Problem details: Return each line below holding the string "bounds".

Input material:
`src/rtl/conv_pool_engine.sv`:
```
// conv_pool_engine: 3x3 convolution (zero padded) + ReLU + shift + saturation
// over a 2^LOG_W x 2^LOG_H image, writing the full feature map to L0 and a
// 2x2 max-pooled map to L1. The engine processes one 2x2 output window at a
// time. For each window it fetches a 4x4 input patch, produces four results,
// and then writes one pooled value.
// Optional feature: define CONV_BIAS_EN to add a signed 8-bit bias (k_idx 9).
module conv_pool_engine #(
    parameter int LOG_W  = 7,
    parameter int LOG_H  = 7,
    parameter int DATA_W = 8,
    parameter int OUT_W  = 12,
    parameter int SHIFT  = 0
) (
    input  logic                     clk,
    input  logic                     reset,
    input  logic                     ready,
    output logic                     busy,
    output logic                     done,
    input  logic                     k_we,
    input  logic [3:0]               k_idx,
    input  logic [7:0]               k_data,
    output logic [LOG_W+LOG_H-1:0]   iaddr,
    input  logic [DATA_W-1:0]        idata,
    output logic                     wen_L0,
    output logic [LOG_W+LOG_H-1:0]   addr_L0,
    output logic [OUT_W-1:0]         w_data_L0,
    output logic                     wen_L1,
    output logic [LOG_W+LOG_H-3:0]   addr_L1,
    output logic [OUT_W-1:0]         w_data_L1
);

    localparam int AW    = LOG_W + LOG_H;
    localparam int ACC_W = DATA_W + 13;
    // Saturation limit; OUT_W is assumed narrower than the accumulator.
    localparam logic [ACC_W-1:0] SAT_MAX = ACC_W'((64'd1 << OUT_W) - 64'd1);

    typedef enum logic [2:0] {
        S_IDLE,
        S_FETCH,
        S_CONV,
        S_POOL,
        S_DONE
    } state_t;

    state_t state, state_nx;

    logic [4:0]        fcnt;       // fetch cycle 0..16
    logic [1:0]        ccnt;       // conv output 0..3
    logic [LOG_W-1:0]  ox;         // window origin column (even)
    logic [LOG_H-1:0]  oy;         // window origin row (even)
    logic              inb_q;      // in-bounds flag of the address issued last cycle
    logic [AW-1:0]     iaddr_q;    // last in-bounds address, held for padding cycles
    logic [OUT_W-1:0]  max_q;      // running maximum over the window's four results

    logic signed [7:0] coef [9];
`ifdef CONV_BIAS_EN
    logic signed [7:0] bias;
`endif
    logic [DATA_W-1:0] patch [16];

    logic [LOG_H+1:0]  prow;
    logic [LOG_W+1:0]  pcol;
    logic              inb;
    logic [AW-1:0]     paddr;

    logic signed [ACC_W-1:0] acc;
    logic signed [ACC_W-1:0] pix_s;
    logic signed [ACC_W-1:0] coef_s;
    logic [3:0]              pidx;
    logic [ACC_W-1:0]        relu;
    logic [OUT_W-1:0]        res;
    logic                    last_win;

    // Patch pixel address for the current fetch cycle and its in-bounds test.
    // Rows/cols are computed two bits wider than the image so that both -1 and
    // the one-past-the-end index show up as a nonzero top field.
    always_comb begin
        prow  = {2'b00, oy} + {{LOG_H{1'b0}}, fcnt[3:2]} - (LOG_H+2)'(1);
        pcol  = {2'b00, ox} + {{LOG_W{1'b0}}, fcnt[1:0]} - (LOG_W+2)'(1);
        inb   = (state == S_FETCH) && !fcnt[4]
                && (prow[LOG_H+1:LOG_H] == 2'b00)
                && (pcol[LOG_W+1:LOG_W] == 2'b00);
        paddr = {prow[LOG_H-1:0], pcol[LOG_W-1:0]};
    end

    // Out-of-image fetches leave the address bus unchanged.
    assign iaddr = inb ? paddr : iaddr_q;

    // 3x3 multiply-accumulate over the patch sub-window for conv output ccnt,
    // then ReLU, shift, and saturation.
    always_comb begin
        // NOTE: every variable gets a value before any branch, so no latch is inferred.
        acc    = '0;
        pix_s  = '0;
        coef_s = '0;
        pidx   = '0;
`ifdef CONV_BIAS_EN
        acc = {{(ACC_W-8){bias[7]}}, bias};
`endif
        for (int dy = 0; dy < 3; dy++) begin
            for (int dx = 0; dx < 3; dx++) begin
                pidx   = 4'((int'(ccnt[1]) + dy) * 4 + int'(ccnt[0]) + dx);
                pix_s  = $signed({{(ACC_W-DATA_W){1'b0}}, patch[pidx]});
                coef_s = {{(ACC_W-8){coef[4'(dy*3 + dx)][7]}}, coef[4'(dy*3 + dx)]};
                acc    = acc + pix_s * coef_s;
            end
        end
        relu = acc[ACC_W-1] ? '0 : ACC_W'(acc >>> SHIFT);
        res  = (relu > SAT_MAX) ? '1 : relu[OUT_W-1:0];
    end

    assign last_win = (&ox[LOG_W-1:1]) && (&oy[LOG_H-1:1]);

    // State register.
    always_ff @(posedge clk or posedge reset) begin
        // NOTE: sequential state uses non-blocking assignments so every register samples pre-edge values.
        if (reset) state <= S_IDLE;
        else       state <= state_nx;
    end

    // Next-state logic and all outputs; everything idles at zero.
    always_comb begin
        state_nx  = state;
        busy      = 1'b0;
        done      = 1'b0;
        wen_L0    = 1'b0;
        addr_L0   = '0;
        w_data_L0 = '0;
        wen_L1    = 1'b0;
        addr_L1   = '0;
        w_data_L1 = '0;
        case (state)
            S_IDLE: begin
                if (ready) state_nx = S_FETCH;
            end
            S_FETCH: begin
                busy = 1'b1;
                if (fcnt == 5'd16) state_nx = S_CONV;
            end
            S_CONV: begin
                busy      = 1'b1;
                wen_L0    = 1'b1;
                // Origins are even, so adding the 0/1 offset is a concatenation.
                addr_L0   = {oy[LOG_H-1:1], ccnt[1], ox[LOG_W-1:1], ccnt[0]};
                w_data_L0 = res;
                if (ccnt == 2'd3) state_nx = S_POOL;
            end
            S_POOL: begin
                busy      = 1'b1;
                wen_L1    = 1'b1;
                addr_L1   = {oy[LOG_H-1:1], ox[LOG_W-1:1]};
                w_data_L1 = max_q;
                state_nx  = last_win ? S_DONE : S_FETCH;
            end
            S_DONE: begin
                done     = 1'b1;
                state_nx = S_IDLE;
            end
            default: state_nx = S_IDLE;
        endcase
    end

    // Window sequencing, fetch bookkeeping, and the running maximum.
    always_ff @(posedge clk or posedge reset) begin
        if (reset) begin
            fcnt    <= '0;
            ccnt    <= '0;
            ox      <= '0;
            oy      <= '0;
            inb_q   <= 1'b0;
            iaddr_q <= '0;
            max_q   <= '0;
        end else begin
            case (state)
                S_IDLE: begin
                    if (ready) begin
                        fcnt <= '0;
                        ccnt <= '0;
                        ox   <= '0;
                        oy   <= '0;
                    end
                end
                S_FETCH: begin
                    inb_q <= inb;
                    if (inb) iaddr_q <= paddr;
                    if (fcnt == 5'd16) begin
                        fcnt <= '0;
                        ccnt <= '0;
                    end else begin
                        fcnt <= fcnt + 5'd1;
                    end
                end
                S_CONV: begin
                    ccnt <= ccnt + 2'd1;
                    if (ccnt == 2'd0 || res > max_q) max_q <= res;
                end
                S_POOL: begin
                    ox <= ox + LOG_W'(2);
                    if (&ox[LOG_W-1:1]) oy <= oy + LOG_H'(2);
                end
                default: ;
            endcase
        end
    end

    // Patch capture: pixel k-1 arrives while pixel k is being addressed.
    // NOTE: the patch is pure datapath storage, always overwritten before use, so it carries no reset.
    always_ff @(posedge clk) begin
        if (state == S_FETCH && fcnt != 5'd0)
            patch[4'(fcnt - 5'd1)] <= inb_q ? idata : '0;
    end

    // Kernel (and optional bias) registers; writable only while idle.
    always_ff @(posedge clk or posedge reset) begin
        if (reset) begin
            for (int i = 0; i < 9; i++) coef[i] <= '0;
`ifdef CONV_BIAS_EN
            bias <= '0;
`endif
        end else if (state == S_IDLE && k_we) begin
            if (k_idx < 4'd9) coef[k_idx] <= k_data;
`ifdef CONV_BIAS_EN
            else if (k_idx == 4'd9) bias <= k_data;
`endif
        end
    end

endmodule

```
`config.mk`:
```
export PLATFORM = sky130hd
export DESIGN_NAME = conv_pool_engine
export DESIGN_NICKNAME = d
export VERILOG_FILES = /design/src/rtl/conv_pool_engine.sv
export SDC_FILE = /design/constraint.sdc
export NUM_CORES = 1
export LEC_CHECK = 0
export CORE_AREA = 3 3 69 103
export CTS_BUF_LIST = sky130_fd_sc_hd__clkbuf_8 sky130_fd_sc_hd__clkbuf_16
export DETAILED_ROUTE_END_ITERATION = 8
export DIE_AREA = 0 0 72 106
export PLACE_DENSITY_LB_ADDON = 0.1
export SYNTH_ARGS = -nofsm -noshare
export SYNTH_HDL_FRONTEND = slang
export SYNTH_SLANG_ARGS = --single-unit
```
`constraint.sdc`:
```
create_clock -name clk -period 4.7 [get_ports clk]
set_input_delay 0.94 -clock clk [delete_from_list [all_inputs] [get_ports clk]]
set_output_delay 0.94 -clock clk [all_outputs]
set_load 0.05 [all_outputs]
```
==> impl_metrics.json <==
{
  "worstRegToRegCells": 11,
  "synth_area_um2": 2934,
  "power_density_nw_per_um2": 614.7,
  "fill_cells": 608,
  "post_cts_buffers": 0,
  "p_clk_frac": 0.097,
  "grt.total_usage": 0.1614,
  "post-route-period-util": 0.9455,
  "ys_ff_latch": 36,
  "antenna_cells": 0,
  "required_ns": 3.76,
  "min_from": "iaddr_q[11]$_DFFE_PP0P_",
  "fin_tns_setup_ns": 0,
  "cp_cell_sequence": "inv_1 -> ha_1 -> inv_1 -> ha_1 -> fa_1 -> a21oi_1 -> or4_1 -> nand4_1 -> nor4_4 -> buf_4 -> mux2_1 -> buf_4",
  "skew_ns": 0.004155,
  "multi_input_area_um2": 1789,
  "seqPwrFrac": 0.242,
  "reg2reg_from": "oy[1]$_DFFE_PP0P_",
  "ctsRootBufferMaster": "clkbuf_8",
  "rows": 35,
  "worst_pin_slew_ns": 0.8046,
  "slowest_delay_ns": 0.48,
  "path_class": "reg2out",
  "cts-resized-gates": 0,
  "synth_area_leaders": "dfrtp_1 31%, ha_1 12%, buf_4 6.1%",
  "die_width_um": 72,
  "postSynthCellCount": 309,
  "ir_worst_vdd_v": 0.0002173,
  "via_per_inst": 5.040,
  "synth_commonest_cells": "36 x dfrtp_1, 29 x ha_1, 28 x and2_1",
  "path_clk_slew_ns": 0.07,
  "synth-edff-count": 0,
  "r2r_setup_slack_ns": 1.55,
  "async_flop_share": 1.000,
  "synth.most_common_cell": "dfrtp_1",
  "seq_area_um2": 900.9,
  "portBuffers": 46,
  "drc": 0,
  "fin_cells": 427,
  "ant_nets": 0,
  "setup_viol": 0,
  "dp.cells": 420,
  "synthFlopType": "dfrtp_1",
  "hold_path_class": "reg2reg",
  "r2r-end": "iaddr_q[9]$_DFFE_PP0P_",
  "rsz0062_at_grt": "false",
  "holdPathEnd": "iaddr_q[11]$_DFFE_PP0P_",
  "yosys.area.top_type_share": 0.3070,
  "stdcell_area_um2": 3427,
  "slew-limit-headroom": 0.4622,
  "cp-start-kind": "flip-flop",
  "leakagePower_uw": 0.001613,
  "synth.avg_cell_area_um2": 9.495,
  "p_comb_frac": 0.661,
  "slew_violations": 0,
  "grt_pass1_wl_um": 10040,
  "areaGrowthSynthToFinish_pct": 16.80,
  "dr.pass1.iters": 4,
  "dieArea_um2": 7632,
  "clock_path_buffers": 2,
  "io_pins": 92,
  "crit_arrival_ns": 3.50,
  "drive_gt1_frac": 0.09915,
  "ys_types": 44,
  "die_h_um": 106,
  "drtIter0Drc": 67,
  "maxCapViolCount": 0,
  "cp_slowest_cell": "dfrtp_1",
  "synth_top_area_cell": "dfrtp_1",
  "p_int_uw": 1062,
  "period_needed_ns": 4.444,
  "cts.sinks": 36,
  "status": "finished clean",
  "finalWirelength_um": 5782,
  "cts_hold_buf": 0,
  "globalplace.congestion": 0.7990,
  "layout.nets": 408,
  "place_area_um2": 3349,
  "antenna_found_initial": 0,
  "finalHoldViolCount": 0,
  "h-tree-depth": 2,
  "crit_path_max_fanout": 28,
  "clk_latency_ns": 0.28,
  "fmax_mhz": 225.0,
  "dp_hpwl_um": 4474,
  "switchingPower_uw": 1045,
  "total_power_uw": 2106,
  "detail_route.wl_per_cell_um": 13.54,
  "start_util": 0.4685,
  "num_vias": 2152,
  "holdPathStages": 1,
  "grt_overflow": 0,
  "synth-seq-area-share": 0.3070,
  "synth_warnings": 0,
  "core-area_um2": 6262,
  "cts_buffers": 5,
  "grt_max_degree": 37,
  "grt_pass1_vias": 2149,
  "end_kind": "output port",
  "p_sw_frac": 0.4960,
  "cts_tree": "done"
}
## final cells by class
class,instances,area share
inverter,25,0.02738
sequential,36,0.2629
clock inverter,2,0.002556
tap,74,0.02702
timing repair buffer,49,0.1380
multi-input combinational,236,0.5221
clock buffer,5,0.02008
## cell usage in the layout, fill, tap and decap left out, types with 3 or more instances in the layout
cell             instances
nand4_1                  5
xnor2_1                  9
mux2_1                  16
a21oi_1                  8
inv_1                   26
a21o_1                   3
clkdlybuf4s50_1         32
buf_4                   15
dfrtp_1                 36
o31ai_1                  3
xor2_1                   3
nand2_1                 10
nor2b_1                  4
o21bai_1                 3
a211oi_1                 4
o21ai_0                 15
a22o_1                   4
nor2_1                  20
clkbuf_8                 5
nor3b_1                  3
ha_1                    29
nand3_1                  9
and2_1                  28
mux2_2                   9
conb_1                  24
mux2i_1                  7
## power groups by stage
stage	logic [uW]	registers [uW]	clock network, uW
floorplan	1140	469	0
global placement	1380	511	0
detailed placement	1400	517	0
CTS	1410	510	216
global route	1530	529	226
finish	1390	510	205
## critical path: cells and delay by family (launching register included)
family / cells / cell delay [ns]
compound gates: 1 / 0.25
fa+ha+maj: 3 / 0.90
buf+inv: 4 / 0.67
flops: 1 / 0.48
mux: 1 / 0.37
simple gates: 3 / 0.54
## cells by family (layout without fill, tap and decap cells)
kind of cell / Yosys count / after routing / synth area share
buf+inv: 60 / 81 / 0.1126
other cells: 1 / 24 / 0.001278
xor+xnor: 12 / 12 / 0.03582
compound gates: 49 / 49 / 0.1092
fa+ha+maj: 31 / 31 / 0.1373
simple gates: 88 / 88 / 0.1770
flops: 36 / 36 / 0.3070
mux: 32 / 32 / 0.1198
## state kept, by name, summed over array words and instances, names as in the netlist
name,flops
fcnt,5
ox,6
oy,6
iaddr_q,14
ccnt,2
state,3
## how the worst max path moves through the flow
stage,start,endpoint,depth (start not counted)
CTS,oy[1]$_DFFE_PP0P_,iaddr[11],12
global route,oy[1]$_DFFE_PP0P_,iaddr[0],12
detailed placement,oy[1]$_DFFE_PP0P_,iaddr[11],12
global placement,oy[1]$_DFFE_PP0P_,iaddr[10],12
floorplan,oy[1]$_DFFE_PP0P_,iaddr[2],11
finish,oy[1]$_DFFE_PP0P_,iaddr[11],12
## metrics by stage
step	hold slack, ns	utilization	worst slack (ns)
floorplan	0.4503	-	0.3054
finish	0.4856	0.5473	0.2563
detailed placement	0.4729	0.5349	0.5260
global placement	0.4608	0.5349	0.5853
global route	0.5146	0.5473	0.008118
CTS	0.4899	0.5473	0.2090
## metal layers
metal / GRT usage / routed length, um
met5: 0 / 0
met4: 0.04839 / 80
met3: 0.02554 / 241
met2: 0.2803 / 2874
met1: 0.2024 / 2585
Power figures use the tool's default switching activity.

Result:
    logic              inb_q;      // in-bounds flag of the address issued last cycle
    logic [AW-1:0]     iaddr_q;    // last in-bounds address, held for padding cycles
    // Patch pixel address for the current fetch cycle and its in-bounds test.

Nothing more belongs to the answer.